No vas a tener hambre en estos días, ni ganas de coger. Ni siquiera de
putear. Vas a tener pesadillas y a despertarte transpirado. Vas a lamerte las
heridas, avergonzado, adentro de tu caparazón. Pero es mi obligación, como
tortuga, decirte que no hay nada que lamentar. Que, así como ni vos ni yo
elegimos ser tortugas, tampoco elegimos el fuego. No era como el de los dragones,
no era un fuego artificial: era de verdad. Los dragones juegan con fuego porque
saben que se van a quemar los demás. Las tortugas, Damián, jugamos aunque lo
más probable sea que terminemos con quemaduras de tercer grado en el corazón.
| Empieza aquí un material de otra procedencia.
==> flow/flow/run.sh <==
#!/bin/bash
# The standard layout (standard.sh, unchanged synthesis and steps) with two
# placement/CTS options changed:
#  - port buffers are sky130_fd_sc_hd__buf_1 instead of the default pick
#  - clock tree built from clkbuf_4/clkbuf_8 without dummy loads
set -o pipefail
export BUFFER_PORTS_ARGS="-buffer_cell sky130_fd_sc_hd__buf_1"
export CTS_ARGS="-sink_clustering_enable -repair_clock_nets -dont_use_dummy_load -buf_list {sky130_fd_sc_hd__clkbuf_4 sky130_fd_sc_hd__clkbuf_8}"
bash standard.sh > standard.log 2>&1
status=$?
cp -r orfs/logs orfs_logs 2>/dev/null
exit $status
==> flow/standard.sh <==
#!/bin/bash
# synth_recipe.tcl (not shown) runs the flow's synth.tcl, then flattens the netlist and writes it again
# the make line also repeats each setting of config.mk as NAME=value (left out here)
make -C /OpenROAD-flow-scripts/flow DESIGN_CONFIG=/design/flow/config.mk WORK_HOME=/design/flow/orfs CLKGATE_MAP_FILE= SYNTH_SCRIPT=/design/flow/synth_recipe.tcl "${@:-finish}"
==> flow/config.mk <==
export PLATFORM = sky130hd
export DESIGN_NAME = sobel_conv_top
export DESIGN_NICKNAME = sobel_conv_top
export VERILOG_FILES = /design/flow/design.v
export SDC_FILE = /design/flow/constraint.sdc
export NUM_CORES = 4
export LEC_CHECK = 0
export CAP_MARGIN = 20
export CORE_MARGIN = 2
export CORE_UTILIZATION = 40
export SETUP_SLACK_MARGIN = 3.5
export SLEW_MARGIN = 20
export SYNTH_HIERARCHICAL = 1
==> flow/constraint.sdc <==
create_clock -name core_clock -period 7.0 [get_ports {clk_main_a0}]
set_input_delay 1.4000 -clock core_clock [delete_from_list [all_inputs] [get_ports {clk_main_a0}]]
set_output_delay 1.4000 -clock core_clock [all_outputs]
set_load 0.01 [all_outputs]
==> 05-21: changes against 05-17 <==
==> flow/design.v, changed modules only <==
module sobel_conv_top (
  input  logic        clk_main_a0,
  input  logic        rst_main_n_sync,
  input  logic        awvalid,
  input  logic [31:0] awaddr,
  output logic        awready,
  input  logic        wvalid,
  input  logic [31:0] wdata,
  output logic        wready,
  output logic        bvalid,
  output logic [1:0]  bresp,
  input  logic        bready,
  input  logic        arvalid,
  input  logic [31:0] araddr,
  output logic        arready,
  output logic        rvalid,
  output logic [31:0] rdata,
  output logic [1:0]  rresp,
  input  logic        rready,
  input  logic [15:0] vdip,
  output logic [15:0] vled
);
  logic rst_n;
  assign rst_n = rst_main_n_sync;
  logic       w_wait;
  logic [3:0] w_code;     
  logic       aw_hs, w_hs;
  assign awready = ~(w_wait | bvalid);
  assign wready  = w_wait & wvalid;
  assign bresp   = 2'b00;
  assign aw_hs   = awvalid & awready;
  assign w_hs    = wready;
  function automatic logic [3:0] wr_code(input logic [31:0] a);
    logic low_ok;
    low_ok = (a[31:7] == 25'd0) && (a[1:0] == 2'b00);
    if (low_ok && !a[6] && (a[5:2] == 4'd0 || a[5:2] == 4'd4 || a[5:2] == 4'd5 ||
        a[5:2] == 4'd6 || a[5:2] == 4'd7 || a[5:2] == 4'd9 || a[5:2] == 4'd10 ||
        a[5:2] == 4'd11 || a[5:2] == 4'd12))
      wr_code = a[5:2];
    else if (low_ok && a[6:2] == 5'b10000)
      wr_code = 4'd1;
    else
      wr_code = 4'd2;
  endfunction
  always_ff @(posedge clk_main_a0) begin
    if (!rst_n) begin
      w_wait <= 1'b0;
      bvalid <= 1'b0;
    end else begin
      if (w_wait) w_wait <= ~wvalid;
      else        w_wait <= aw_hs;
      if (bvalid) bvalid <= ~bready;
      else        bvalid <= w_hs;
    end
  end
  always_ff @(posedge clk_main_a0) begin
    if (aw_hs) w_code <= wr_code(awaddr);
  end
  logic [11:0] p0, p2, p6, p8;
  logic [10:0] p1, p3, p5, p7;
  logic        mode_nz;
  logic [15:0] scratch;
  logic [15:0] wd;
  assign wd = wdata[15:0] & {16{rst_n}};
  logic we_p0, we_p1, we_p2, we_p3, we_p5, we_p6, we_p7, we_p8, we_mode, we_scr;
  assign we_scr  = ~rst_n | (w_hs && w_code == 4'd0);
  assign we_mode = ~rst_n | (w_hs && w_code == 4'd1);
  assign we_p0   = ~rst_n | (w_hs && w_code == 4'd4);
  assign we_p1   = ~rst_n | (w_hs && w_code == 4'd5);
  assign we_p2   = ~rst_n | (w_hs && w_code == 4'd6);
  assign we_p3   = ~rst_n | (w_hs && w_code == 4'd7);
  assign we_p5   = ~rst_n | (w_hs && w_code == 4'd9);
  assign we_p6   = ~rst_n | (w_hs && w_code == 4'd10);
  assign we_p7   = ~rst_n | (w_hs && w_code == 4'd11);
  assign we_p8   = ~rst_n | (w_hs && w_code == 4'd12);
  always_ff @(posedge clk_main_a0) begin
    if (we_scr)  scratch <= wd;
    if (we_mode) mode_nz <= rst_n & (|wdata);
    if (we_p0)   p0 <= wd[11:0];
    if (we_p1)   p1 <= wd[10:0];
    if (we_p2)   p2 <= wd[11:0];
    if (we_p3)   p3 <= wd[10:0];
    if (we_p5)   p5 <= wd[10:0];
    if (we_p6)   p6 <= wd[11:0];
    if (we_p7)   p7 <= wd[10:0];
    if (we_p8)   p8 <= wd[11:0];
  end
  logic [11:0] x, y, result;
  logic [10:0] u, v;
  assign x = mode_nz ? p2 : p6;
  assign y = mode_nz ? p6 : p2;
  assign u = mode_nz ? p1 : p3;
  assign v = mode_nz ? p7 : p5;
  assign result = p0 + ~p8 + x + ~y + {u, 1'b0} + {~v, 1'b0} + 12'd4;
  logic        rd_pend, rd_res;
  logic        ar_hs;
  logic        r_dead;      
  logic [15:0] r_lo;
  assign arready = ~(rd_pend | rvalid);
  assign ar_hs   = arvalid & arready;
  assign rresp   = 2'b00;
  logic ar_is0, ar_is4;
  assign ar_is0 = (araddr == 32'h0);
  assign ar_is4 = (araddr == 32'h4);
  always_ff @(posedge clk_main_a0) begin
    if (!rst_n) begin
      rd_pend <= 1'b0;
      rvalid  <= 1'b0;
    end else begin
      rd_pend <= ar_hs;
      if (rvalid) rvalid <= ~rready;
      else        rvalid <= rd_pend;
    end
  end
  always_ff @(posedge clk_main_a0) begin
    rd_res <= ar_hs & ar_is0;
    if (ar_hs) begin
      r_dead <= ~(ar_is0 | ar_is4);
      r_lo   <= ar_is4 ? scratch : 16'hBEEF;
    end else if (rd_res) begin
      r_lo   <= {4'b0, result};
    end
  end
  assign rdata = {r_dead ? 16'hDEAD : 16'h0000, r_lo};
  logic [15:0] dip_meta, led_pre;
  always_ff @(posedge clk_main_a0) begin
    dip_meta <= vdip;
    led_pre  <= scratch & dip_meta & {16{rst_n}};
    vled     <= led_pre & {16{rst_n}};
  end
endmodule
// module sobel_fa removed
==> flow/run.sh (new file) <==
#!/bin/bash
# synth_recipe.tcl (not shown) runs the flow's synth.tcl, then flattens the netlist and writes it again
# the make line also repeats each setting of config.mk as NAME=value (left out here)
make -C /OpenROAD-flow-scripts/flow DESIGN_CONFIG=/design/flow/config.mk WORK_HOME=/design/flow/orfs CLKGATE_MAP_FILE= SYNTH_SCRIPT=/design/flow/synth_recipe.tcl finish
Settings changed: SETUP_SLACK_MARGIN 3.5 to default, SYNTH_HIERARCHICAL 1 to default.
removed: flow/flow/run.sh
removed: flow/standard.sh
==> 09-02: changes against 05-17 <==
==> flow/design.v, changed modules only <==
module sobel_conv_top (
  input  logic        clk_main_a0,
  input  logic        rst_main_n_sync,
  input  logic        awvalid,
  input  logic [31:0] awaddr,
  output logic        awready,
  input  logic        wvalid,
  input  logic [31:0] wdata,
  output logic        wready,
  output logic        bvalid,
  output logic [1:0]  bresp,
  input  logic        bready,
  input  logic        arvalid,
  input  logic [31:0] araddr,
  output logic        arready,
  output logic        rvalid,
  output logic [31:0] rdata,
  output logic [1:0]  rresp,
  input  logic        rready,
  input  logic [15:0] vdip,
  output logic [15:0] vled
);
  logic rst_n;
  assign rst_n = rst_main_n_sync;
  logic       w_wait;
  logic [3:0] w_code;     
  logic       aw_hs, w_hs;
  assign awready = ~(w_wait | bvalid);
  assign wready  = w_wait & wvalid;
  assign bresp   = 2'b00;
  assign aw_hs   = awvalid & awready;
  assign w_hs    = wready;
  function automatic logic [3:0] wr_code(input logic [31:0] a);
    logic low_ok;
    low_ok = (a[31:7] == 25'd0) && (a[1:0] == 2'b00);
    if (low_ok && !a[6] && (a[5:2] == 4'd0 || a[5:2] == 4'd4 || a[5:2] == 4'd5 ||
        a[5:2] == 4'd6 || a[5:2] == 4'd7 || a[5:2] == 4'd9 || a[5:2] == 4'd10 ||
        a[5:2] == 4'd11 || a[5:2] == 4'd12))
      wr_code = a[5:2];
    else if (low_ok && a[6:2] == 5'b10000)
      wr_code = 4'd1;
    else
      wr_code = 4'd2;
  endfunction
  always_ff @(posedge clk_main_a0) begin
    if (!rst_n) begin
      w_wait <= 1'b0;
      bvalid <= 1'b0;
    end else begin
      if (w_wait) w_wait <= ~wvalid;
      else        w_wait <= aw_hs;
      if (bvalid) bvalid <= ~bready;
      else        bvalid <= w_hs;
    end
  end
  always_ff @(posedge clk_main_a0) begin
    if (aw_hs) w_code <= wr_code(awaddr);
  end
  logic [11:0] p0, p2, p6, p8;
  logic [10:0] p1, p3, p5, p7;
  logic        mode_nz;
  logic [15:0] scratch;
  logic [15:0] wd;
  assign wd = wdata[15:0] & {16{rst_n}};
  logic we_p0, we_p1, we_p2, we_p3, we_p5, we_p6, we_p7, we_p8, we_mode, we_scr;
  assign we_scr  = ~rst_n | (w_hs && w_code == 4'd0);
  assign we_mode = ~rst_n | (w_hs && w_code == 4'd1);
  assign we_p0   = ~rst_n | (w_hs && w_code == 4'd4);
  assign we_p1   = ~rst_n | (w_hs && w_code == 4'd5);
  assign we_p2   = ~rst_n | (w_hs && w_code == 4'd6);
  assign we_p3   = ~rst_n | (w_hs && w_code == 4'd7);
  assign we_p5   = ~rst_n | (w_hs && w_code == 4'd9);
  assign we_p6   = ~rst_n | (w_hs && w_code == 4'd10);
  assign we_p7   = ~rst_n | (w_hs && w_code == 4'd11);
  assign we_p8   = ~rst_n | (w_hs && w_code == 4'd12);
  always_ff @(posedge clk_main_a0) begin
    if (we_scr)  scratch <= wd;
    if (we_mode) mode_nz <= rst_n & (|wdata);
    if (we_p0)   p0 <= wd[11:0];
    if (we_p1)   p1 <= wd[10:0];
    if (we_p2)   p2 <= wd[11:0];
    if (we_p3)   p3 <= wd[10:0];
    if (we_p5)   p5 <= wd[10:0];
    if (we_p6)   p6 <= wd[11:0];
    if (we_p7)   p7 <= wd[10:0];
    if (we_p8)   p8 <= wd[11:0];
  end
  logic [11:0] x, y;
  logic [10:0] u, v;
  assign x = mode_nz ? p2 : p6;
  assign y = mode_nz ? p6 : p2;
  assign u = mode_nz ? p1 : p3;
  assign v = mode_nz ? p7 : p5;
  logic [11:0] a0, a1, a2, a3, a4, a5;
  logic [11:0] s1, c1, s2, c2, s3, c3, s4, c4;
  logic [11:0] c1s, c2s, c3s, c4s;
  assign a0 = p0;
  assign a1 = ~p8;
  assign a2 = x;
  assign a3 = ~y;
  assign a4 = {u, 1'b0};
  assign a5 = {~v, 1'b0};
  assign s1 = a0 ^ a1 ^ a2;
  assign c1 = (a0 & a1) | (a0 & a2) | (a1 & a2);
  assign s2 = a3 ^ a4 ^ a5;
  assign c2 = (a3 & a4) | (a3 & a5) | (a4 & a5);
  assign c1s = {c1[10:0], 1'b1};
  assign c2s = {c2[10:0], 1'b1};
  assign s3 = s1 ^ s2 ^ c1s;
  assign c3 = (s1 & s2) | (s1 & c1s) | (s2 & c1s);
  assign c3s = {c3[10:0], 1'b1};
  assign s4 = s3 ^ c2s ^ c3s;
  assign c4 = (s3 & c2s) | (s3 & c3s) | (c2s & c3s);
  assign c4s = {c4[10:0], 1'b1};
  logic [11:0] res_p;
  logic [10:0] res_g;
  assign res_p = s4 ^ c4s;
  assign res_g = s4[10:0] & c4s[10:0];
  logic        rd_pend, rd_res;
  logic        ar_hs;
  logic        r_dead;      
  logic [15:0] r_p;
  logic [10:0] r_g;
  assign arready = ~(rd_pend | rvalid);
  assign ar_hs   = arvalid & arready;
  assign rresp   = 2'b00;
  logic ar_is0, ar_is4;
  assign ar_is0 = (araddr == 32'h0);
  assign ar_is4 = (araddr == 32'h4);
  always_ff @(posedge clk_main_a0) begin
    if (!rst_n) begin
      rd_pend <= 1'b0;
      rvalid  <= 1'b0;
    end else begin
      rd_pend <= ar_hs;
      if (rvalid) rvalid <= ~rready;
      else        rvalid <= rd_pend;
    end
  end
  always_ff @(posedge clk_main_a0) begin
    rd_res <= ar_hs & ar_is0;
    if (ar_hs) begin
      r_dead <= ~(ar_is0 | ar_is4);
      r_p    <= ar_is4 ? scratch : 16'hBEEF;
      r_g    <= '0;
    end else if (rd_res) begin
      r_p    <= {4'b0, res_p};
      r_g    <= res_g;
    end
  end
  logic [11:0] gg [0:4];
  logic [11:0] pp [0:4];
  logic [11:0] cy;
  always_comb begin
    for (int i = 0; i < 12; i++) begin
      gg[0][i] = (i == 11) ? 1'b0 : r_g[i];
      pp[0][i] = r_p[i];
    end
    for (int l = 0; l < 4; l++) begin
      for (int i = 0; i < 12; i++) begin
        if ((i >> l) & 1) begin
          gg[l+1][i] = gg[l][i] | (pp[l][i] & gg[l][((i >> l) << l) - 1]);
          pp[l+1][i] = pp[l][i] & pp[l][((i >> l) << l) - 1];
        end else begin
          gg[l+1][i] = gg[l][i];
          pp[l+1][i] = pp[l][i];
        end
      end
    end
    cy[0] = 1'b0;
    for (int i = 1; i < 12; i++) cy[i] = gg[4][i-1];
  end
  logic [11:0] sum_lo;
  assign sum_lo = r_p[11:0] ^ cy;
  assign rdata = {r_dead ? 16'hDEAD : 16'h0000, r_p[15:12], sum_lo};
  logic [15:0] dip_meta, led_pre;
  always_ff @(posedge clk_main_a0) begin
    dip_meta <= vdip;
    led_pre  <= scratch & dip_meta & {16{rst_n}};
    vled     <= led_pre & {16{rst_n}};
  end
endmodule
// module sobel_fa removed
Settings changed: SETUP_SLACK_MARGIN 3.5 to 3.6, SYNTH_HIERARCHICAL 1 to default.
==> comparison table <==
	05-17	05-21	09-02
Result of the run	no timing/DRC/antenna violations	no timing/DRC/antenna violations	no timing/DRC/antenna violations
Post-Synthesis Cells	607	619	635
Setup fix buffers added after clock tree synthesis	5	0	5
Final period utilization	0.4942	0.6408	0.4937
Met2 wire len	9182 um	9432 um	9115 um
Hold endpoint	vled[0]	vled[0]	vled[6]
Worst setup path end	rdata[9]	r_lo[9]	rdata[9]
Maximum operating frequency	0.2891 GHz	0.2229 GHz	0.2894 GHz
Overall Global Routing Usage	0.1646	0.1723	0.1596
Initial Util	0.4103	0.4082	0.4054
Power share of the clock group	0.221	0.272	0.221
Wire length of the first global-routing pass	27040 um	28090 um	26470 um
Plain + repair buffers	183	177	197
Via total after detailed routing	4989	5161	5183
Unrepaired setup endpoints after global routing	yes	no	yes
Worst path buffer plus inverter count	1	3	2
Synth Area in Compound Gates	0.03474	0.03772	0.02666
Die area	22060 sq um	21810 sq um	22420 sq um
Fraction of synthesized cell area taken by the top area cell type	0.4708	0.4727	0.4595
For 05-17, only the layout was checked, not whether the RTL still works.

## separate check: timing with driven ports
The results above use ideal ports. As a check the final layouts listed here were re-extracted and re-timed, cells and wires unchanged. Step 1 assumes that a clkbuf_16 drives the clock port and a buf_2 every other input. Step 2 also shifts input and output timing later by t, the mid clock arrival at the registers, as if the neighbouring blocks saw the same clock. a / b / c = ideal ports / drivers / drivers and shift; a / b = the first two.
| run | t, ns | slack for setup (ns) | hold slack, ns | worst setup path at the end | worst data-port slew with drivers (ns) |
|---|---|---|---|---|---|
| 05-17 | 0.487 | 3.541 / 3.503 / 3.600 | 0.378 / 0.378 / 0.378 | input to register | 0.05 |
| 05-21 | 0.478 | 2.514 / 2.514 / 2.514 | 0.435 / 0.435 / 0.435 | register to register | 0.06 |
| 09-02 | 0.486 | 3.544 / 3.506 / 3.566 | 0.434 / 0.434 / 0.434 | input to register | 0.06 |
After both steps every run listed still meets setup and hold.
No digo que sea bueno lo que nos pasó. Digo que es inevitable. Yo
también ahora tengo los dientes apretados, el cuerpo tensionado y la cara
contra el pasto. Pero valió la pena por ese segundo de fuego. Después todo se
fue a la mierda, pero ¿qué importa? El caparazón está ahí, imperturbable a las
llamas y a los golpes. Lo otro, esa hermosura que sentimos por un instante, esa
osadía de querer influir en la historia, de comernos el mundo, es lo que le da
sentido a nuestra existencia. Nuestra existencia de tortuga, de dragón o de
simples seres humanos.
Lo único importante es que la próxima vez que sintamos esa llamita
volvamos a animarnos. Que tiremos el caparazón a la mierda y salgamos a vivir.
Vos te animaste a patear, yo también. Un día, Damián, creéme, la pelota va a
entrar. Un día, te lo juro por mi alma, las tortugas y su fuego reinarán.